====== Extracted data

What follows belongs to an exercise in optimizing a design on an open flow for small area; a production flow would make more cautious choices.
Function was checked by simulation only, so behaviour that the tests miss may differ from the original.
The clock input has no modelled driver; a real chip could not lean on it and would need a root buffer or a full tree.
Power is estimated from default activity; no workload was simulated.

Design display_top, start of the top module:
module display_top (
	input         clk,     
	input         rst_n,   
	input  [63:0] grid,
	output        hsync,
	output        vsync,
	output [3:0]  red,
	output [3:0]  green,
	output [3:0]  blue
);
	wire [6:0] hq, vq;
	wire [2:0] hr, vr;
	vga vga1(clk, rst_n, hq, hr, vq, vr, hsync, vsync);
	graphics graphics1(clk, grid, hq, vq, red, green, blue);
endmodule
For scale: roughly 240 cells after synthesis, roughly 80 I/O pins, roughly 1600 µm² of cells after synthesis.
==> flow/config.mk <==
export PLATFORM = sky130hd
export DESIGN_NAME = display_top
export DESIGN_NICKNAME = display_top
export VERILOG_FILES = /design/flow/design.v
export SDC_FILE = /design/flow/constraint.sdc
export NUM_CORES = 4
export LEC_CHECK = 0
export CAP_MARGIN = 20
export CORE_MARGIN = 2
export CORE_UTILIZATION = 40
export SLEW_MARGIN = 20
==> flow/constraint.sdc <==
create_clock -name core_clock -period 39.7 [get_ports {clk}]
set_input_delay 7.9400 -clock core_clock [delete_from_list [all_inputs] [get_ports {clk}]]
set_output_delay 7.9400 -clock core_clock [all_outputs]
set_load 0.01 [all_outputs]
standard.sh (not shown) runs the stock make flow with config.mk's settings and CLKGATE_MAP_FILE= SYNTH_SCRIPT=/design/flow/synth_recipe.tcl, a recipe that flattens the netlist after the stock synthesis.
==> flow/flow/run.sh <==
#!/bin/bash
# Own layout flow: the standard synthesis, its combinational logic re-mapped
# for area (flip-flops untouched), then the standard ORFS layout with the
# port buffers made of the smallest buffer cell.
set -euo pipefail
WORK=$PWD
FLOWDIR=$WORK/flow
R=$WORK/orfs/results/$FLOW_PLATFORM/display_top/base

bash standard.sh synth > $WORK/std_synth.log 2>&1

cp $R/1_2_yosys.v $WORK/std_netlist.v
LIB=$FLOW_HOME/platforms/sky130hd/lib/sky130_fd_sc_hd__tt_025C_1v80.lib
DU=$(cat $FLOWDIR/dont_use.txt)
# deepsyn is randomised: run a few rounds of it and mapping with a few seeds,
# and keep the smallest netlist
for S in 1 2 3 4; do
  for K in 1 2 3 4 5 6 7; do sed "s/@SEED@/$((S * 10 + K))/" $FLOWDIR/resynth_round.abc; done > $WORK/resynth_$S.abc
  LIB_FILE=$LIB STD_NETLIST=$WORK/std_netlist.v OUT_NETLIST=$WORK/resynth_netlist_$S.v \
    ABC_SCRIPT=$WORK/resynth_$S.abc DONT_USE_ARGS="$DU" RESYNTH_STAT=$WORK/resynth_stat_$S.txt \
    yosys -c $FLOWDIR/resynth.tcl > $WORK/resynth_$S.log 2>&1 &
done
wait
BEST=$(for S in 1 2 3 4; do A=$(awk '/Chip area/{print $NF}' $WORK/resynth_stat_$S.txt 2>/dev/null || true); [ -n "$A" ] && [ -s $WORK/resynth_netlist_$S.v ] && echo "$A $S"; done | sort -g | head -1 | cut -d" " -f2 || true)
if [ -z "$BEST" ]; then echo "resynthesis failed" >&2; exit 1; fi
echo "best seed $BEST" > $WORK/resynth_choice.txt
cp $WORK/resynth_netlist_$BEST.v $WORK/resynth_netlist.v
cp $WORK/resynth_netlist.v $R/1_2_yosys.v
rm -f $R/1_synth.odb $R/1_synth.sdc

ARGS=("BUFFER_PORTS_ARGS=-buffer_cell sky130_fd_sc_hd__buf_1"
  "CTS_ARGS=-repair_clock_nets -dont_use_dummy_load -buf_list sky130_fd_sc_hd__clkbuf_8 -root_buf sky130_fd_sc_hd__clkbuf_8")
bash standard.sh "${ARGS[@]}" cts > $WORK/std_place_cts.log 2>&1
CTS_ODB=$R/4_cts.odb CLK_PORT=clk openroad -no_init -exit $FLOWDIR/cts_trim.tcl > $WORK/cts_trim.log 2>&1
bash standard.sh "${ARGS[@]}" finish > $WORK/std_layout.log 2>&1
==> flow/flow/resynth.tcl <==
# Re-maps the combinational logic of the standard synthesis netlist for area.
# The flip-flops stay as they are (same instances, names and cells).
set lib $::env(LIB_FILE)
yosys read_liberty -ignore_miss_func $lib
yosys read_verilog $::env(STD_NETLIST)
yosys hierarchy -top $::env(FLOW_TOP)
foreach ff {dfxtp_1 dfxtp_2 dfxtp_4} {
  yosys setattr -mod -set keep_hierarchy 1 sky130_fd_sc_hd__$ff
}
yosys flatten
yosys opt_clean -purge
yosys select $::env(FLOW_TOP)
yosys abc -liberty $lib {*}$::env(DONT_USE_ARGS) -script $::env(ABC_SCRIPT)
yosys opt_clean -purge
yosys hilomap -singleton -hicell sky130_fd_sc_hd__conb_1 HI -locell sky130_fd_sc_hd__conb_1 LO
yosys insbuf -buf sky130_fd_sc_hd__buf_1 A X
yosys select -clear
yosys tee -o $::env(RESYNTH_STAT) stat -liberty $lib $::env(FLOW_TOP)
yosys select $::env(FLOW_TOP)
yosys write_verilog -noattr -selected $::env(OUT_NETLIST)
==> flow/flow/resynth_round.abc <==
strash
&get -n
&deepsyn -T 20 -S @SEED@
&put
&get -n
&dch -f
&nf -R 1000
&put
Other scripts of this flow, unchanged in this note and not shown: flow/flow/cts_trim.tcl, flow/flow/dont_use.txt
Edit:
--- a/flow/flow/run.sh
+++ b/flow/flow/run.sh
@@ -15,7 +15,15 @@
-# deepsyn is randomised: run a few rounds of it and mapping with a few seeds,
-# and keep the smallest netlist
-for S in 1 2 3 4; do
-  for K in 1 2 3 4 5 6 7; do sed "s/@SEED@/$((S * 10 + K))/" $FLOWDIR/resynth_round.abc; done > $WORK/resynth_$S.abc
-  LIB_FILE=$LIB STD_NETLIST=$WORK/std_netlist.v OUT_NETLIST=$WORK/resynth_netlist_$S.v \
-    ABC_SCRIPT=$WORK/resynth_$S.abc DONT_USE_ARGS="$DU" RESYNTH_STAT=$WORK/resynth_stat_$S.txt \
-    yosys -c $FLOWDIR/resynth.tcl > $WORK/resynth_$S.log 2>&1 &
+# deepsyn is randomised: in each of a few stages, run rounds of it and
+# mapping with four seeds from the best netlist so far, and keep the smallest
+cp $WORK/std_netlist.v $WORK/resynth_in_0.v
+for T in 1 2 3; do
+  for S in 1 2 3 4; do
+    for K in 1 2 3 4; do sed "s/@SEED@/$((T * 100 + S * 10 + K))/" $FLOWDIR/resynth_round.abc; done > $WORK/resynth_${T}_$S.abc
+    LIB_FILE=$LIB STD_NETLIST=$WORK/resynth_in_$((T - 1)).v OUT_NETLIST=$WORK/resynth_netlist_${T}_$S.v \
+      ABC_SCRIPT=$WORK/resynth_${T}_$S.abc DONT_USE_ARGS="$DU" RESYNTH_STAT=$WORK/resynth_stat_${T}_$S.txt \
+      yosys -c $FLOWDIR/resynth.tcl > $WORK/resynth_${T}_$S.log 2>&1 &
+  done
+  wait
+  BEST=$(for S in 1 2 3 4; do A=$(awk '/Chip area/{print $NF}' $WORK/resynth_stat_${T}_$S.txt 2>/dev/null || true); [ -n "$A" ] && [ -s $WORK/resynth_netlist_${T}_$S.v ] && echo "$A $S"; done | sort -g | head -1 | cut -d" " -f2 || true)
+  if [ -z "$BEST" ]; then echo "resynthesis failed" >&2; exit 1; fi
+  echo "stage $T: best seed $BEST" >> $WORK/resynth_choice.txt
+  cp $WORK/resynth_netlist_${T}_$BEST.v $WORK/resynth_in_$T.v
@@ -23,5 +31 @@
-wait
-BEST=$(for S in 1 2 3 4; do A=$(awk '/Chip area/{print $NF}' $WORK/resynth_stat_$S.txt 2>/dev/null || true); [ -n "$A" ] && [ -s $WORK/resynth_netlist_$S.v ] && echo "$A $S"; done | sort -g | head -1 | cut -d" " -f2 || true)
-if [ -z "$BEST" ]; then echo "resynthesis failed" >&2; exit 1; fi
-echo "best seed $BEST" > $WORK/resynth_choice.txt
-cp $WORK/resynth_netlist_$BEST.v $WORK/resynth_netlist.v
+cp $WORK/resynth_in_3.v $WORK/resynth_netlist.v
==> flow/flow/resynth_round.abc (replaced) <==
strash
&get -n
&deepsyn -T 15 -S @SEED@
&put
&get -n
&dch -f
&nf -R 1000
&put
Result:
- The new run ran to the end with no violations
- cell count goes down by 1.7%
- total power shrinks by 0.36%
- global-route usage is higher by 1.2 points
- worst setup slack got worse by 0.50 ns
- worst hold slack gets better by 0.037 ns
- sequential power is about the same
Edit:
--- a/flow/flow/run.sh
+++ b/flow/flow/run.sh
@@ -16 +16,4 @@
-# mapping with four seeds from the best netlist so far, and keep the smallest
+# mapping with eight seeds (four at a time) from the best netlist so far,
+# and keep the smallest netlist found
+NSTAGE=4
+NSEED=8
@@ -18,2 +21,4 @@
-for T in 1 2 3; do
-  for S in 1 2 3 4; do
+BESTA=1e12
+for T in $(seq 1 $NSTAGE); do
+  for S in $(seq 1 $NSEED); do
+    while [ $(jobs -rp | wc -l) -ge 4 ]; do sleep 1; done
@@ -26,4 +31,9 @@
-  BEST=$(for S in 1 2 3 4; do A=$(awk '/Chip area/{print $NF}' $WORK/resynth_stat_${T}_$S.txt 2>/dev/null || true); [ -n "$A" ] && [ -s $WORK/resynth_netlist_${T}_$S.v ] && echo "$A $S"; done | sort -g | head -1 | cut -d" " -f2 || true)
-  if [ -z "$BEST" ]; then echo "resynthesis failed" >&2; exit 1; fi
-  echo "stage $T: best seed $BEST" >> $WORK/resynth_choice.txt
-  cp $WORK/resynth_netlist_${T}_$BEST.v $WORK/resynth_in_$T.v
+  cp $WORK/resynth_in_$((T - 1)).v $WORK/resynth_in_$T.v
+  for S in $(seq 1 $NSEED); do
+    A=$(awk '/Chip area/{print $NF}' $WORK/resynth_stat_${T}_$S.txt 2>/dev/null || true)
+    if [ -n "$A" ] && [ -s $WORK/resynth_netlist_${T}_$S.v ] && awk -v a="$A" -v b="$BESTA" 'BEGIN{exit !(a < b)}'; then
+      BESTA=$A
+      cp $WORK/resynth_netlist_${T}_$S.v $WORK/resynth_in_$T.v
+      echo "stage $T: seed $S, area $A" >> $WORK/resynth_choice.txt
+    fi
+  done
@@ -31 +41,2 @@
-cp $WORK/resynth_in_3.v $WORK/resynth_netlist.v
+if [ "$BESTA" = 1e12 ]; then echo "resynthesis failed" >&2; exit 1; fi
+cp $WORK/resynth_in_$NSTAGE.v $WORK/resynth_netlist.v
Design area barely changes. Routed wire length is higher by a few percent. Worst setup slack improved by 1.0 ns. Synthesized cell count went up by a few percent. Maximum frequency grows by roughly a tenth. Power barely changes.
Edit:
--- a/flow/flow/run.sh
+++ b/flow/flow/run.sh
@@ -16,4 +16,3 @@
-# mapping with eight seeds (four at a time) from the best netlist so far,
-# and keep the smallest netlist found
-NSTAGE=4
-NSEED=8
+# mapping with four seeds from the best netlist so far, and keep the
+# smallest netlist found
+NSTAGE=6
@@ -23,2 +22 @@
-  for S in $(seq 1 $NSEED); do
-    while [ $(jobs -rp | wc -l) -ge 4 ]; do sleep 1; done
+  for S in 1 2 3 4; do
@@ -32 +30 @@
-  for S in $(seq 1 $NSEED); do
+  for S in 1 2 3 4; do
Via count came out lower by about 1.6%.
Wire length is lower by 2.5%.
Core utilization climbs by 0.19 points.
Final cell count rose by 0.55%.
Non-clock buffer count stays the same.
Worst setup slack loses 0.45 ns.
Clock power hardly moves.
Global-route usage is about the same.
Worst hold slack stays flat.
First-iteration DRC count decreases by about 27%.

## what the ideal ports hide
No port has a modelled driver above. Below, the same layouts with a new extraction and two added sets of constraints.
Step 1 assumes that a clkbuf_16 drives the clock port and a buf_2 every other input.
Step 2 adds t to the input delays and takes it off the output delays; t is the mean of the earliest and latest rising clock arrival at the registers after step 1. Input paths then give back, and output paths get back, about the clock's delay inside the block.
a / b / c = ideal ports / drivers / drivers and shift; a / b = the first two.
run | shift t [ns] | slack for setup (ns) | worst setup path after step 2 | latest minus earliest clock arrival (ns)
the first run | 0.171 | 28.780 / 28.788 / 28.616 | input to register | 0.007 / 0.007
the second run | 0.170 | 28.281 / 28.292 / 28.122 | input to register | 0.007 / 0.006
the third run | 0.172 | 29.289 / 29.299 / 29.127 | input to register | 0.008 / 0.008
the fourth run | 0.175 | 28.844 / 28.858 / 28.683 | input to register | 0.004 / 0.004
After both steps setup and hold are still met in every run listed. For the first run, which loses most, drivers alone change the setup slack by +0.008 ns; drivers and shift together by -0.164 ns.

============

What is expected >> The expected answer is an exact copy of the lines beginning at the one with "the first run |" and running to the end of the entries above.

Result of the task >>
the first run | 0.171 | 28.780 / 28.788 / 28.616 | input to register | 0.007 / 0.007
the second run | 0.170 | 28.281 / 28.292 / 28.122 | input to register | 0.007 / 0.006
the third run | 0.172 | 29.289 / 29.299 / 29.127 | input to register | 0.008 / 0.008
the fourth run | 0.175 | 28.844 / 28.858 / 28.683 | input to register | 0.004 / 0.004
After both steps setup and hold are still met in every run listed. For the first run, which loses most, drivers alone change the setup slack by +0.008 ns; drivers and shift together by -0.164 ns.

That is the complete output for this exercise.